Martes
por la mañana. Hoy me he despertado temprano. He pedido el día libre en el
trabajo y me dispongo a disfrutar de una jornada sin informes ni jefes, sin
órdenes ni horario establecido. Un día para ir a pagar el seguro, al banco para
eso del préstamo, a pasar la ITV... ya saben. Lo primero, desayunar en la
calle. Sí, me voy a permitir el lujo de tomarme unas tostadas en el centro. Me
compro el periódico y me siento en la terraza de un conocido bar. Alzo mi mano
a fin de llamar la atención del camarero... y nada. Pasa una y otra vez a mi
lado, con la bandeja en la mano y con la prisa reflejada en su cara. Lo llamo:
“Jefe, por favor”. Ni por esas. Llevo diez minutos y por fin se acerca para,
sin ni siquiera mirarme, limpiar la mesa de cafés, restos de migas, el sobre
arrugado del azúcar y un vaso de agua a medio terminar. “Uno con leche, una
media con aceite y un zumo de naranja natural, por favor”.
El camarero se
marcha quedándome la duda si ha oído mi pedido, pero en fin vamos a tener fe.

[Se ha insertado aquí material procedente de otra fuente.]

==> flow/design.v <==
module interpolation (
    input           clk,
    input           RST,
    input           START,
    input   [5:0]   H0,
    input   [5:0]   V0,
    input   [3:0]   SW,
    input   [3:0]   SH,
    output          REN,
    input   [7:0]   R_DATA,
    output  [11:0]  ADDR,
    output  [7:0]   O_DATA,
    output          O_VALID
);
reg [5:0] reg_H0, reg_H0_next;
reg [5:0] reg_V0, reg_V0_next;
reg [3:0] reg_SW, reg_SW_next;
reg [3:0] reg_SH, reg_SH_next;
reg [11:0] reg_ADDR, reg_ADDR_next;
reg        output_valid, output_valid_next;  
reg        done, done_next;  
assign ADDR = reg_ADDR;
assign REN = 1'b0;
assign O_VALID = output_valid;
reg [9:0] width_sum, width_sum_next;
reg [9:0] height_sum, height_sum_next;
wire [5:0] X_lower, X_upper, Y_lower, Y_upper;
reg [5:0] last_y_row, last_y_row_next;  
reg x_divide, y_divide, x_divide_next, y_divide_next;
assign X_lower = width_sum[9:4];
assign X_upper = x_divide_next ? width_sum[9:4] : width_sum[9:4] + 1;
assign Y_lower = height_sum[9:4];
assign Y_upper = y_divide_next ? height_sum[9:4] : height_sum[9:4] + 1;
wire [5:0] next_X_lower, next_X_upper, next_Y_lower, next_Y_upper;
assign next_X_lower = width_sum_next[9:4];
assign next_X_upper = (width_sum_next[3:0] == 0) ? width_sum_next[9:4] : width_sum_next[9:4] + 1;
assign next_Y_lower = height_sum_next[9:4];
assign next_Y_upper = (height_sum_next[3:0] == 0) ? height_sum_next[9:4] : height_sum_next[9:4] + 1;
reg [3:0] x_ratio, x_ratio_next;  
reg [3:0] y_ratio, y_ratio_next;  
wire [7:0] left_margin, right_margin;
reg [7:0] data_y_lower [0:1];
reg [7:0] data_y_lower_next [0:1];
reg [7:0] data_y_upper [0:1];
reg [7:0] data_y_upper_next [0:1];
reg [4:0] count_cycle, count_cycle_next;
reg [1:0] pre_pre_state, pre_state, state, state_next;
wire pre_pre_state_is_11, pre_pre_state_is_10, pre_pre_state_is_01, pre_pre_state_is_00;
assign pre_pre_state_is_11 = pre_pre_state[1] & pre_pre_state[1];
assign pre_pre_state_is_00 = ~pre_pre_state[1] & ~pre_pre_state[0];
wire [5:0] x_ADDR, y_ADDR;
assign x_ADDR = state[1] ? X_upper : X_lower;
assign y_ADDR = state[0] ? Y_upper : Y_lower;
    Cal_Interpolation cal_inter_left (
        .DATA_1(data_y_lower[0]),
        .DATA_2(data_y_upper[0]),
        .ratio(y_ratio),
        .Out_DATA(left_margin)
    );
    Cal_Interpolation cal_inter_right (
        .DATA_1(data_y_lower[1]),
        .DATA_2(data_y_upper[1]),
        .ratio(y_ratio),
        .Out_DATA(right_margin)
    );
    Cal_Interpolation cal_inter (
        .DATA_1(left_margin),
        .DATA_2(right_margin),
        .ratio(x_ratio),
        .Out_DATA(O_DATA)
    );
always @(*)begin
    count_cycle_next = count_cycle;
    case(state)
        2'b00: begin
            if(y_divide_next | x_divide_next) begin
                state_next = 2'b11;
            end
            else begin
                state_next = 2'b01;
            end
        end
        2'b01: begin
            state_next = 2'b10;
        end
        2'b10: begin
            state_next = 2'b11;
        end
        2'b11: begin
            count_cycle_next = (count_cycle == 5'd16) ? 0 : count_cycle + 1;
            if(X_lower == next_X_lower && Y_upper == next_Y_upper) begin
                state_next = (X_upper == next_X_upper) ? 2'b11 : 2'b01;
            end
            else if(X_upper == next_X_lower) begin
                state_next = 2'b10;
            end
            else begin
                state_next = 2'b00;
            end
        end
    endcase
end
always @(*)begin
    reg_ADDR_next[5:0] = x_ADDR + reg_H0;
    reg_ADDR_next[11:6] = y_ADDR + reg_V0;
    output_valid_next = pre_state[1] & pre_state[0];
end
always @(*)begin
    case(pre_state)
        2'b00: begin
            data_y_lower_next[0] = R_DATA;
            data_y_lower_next[1] = x_divide ? R_DATA : data_y_lower[1];
            data_y_upper_next[0] = y_divide ? R_DATA : data_y_upper[0];
            data_y_upper_next[1] = data_y_upper[1];
        end
        2'b01: begin
            data_y_upper_next[0] = R_DATA;
            data_y_lower_next[0] = data_y_lower[0];
            data_y_lower_next[1] = data_y_lower[1];
            data_y_upper_next[1] = data_y_upper[1];
        end
        2'b10: begin
            data_y_lower_next[1] = R_DATA;
            data_y_lower_next[0] = pre_pre_state_is_11 ? data_y_lower[1] : data_y_lower[0];  
            data_y_upper_next[0] = pre_pre_state_is_11 ? data_y_upper[1] : data_y_upper[0];
            data_y_upper_next[1] = data_y_upper[1];
        end
        2'b11: begin
            data_y_upper_next[1] = R_DATA;
            data_y_lower_next[1] = y_divide ? R_DATA : data_y_lower[1];
            data_y_upper_next[0] = x_divide ? R_DATA : data_y_upper[0];
            data_y_lower_next[0] = y_divide ? data_y_upper[0] :
                                    x_divide ? data_y_lower[1] : data_y_lower[0];
        end
    endcase
end
always @(*)begin
    if(START) begin
        reg_H0_next = H0;
        reg_V0_next = V0;
        reg_SW_next = SW - 1;
        reg_SH_next = SH - 1;
    end
    else begin
        reg_H0_next = reg_H0;
        reg_V0_next = reg_V0;
        reg_SW_next = reg_SW;
        reg_SH_next = reg_SH;
    end
end
always @(*)begin
    if(state == 2'b11) begin
        if(count_cycle == 5'd16) begin
            width_sum_next = 0;
            height_sum_next = height_sum + reg_SH;
        end
        else begin
            width_sum_next = width_sum + reg_SW;
            height_sum_next = height_sum;
        end
    end
    else begin
        width_sum_next = width_sum;
        height_sum_next = height_sum;
    end
    x_divide_next = (width_sum[3:0] == 0);
    y_divide_next = (height_sum[3:0] == 0);
    x_ratio_next = width_sum[3:0];
    y_ratio_next = height_sum[3:0];
    if(height_sum[9:4] == reg_V0_next) begin
        done_next = 0;
    end
    else begin
        done_next = 1;
    end
end
always @(negedge clk) begin
    reg_ADDR <= reg_ADDR_next;
    data_y_lower[0] <= data_y_lower_next[0];
    data_y_lower[1] <= data_y_lower_next[1];
    data_y_upper[0] <= data_y_upper_next[0];
    data_y_upper[1] <= data_y_upper_next[1];
    output_valid <= output_valid_next;
end
always @(posedge clk) begin
    if(RST | START) begin
        width_sum <= 0;
        height_sum <= 0;
        state <= 2'b00;
        pre_state <= 2'b00;
        pre_pre_state <= 2'b00;
        x_divide <= 0;
        y_divide <= 0;
        x_ratio <= 0;
        y_ratio <= 0;
        done <= 1;
        count_cycle <= 0;
    end
    else begin
        width_sum <= width_sum_next;
        height_sum <= height_sum_next;
        state <= state_next;
        pre_state <= state;
        pre_pre_state <= pre_state;
        x_divide <= x_divide_next;
        y_divide <= y_divide_next;
        x_ratio <= x_ratio_next;
        y_ratio <= y_ratio_next;
        done <= done_next;
        count_cycle <= count_cycle_next;
    end
    reg_H0 <= reg_H0_next;
    reg_V0 <= reg_V0_next;
    reg_SW <= reg_SW_next;
    reg_SH <= reg_SH_next;
end
endmodule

Otros diez minutos. Vuelvo a repasar el periódico y, cuando ya me disponía a
hacer el sudoku, aparece el camarero con un café solo, un croissant y un vaso
de agua. Respiro hondo. “No ha dado ni una, oiga”. “Le pedí...”. No me dio
tiempo a más. Recogió en un pis pas asintiendo con la cabeza, como diciendo
“Sí, ya lo sé, ya recuerdo”. Otros cinco minutos por el reloj. Al fin aparece
con lo que le pedí. Lo deposita en la mesa buscando mi aprobación, que
finalmente obtiene al comprobar que todo estaba bien. Me acerco al café y
¡voila!, “está frío”. La tostada, también ha sufrido los rigores de un largo
tiempo fuera del tostador y el zumo... es de bote. Se me queda la cara de tonto
y, a riesgo de pillar una pulmonía, me tomo el café, la tostada con aceite y el
zumo de bote que, además, estaba aguado ya que los dos cubitos de hielo ya se
habían derretido.
Respiro hondo una vez más y pido la cuenta. Se acerca el
camarero, recoge todo y se lleva el periódico. “Oiga, que no es de la casa, que
es mío, que lo compré esta mañana”. Ni caso. Se pierde entre las mesas y decido
esperar a que vuelva para expresarle mis quejas. Vuelve, sí, pero de pasada.
Sin hacerme caso. “Mi cuenta, por favor”. “Y el periódico, que es mío”. Respiro
hondo una vez más, pero esta vez sonrío. Me levanto despacio y, sin vacilar,
desaparezco por la calle abajo. Sí, me he ido sin pagar... pero ¡Qué gustazo y
qué bien me he quedado.! ¿No les parece?.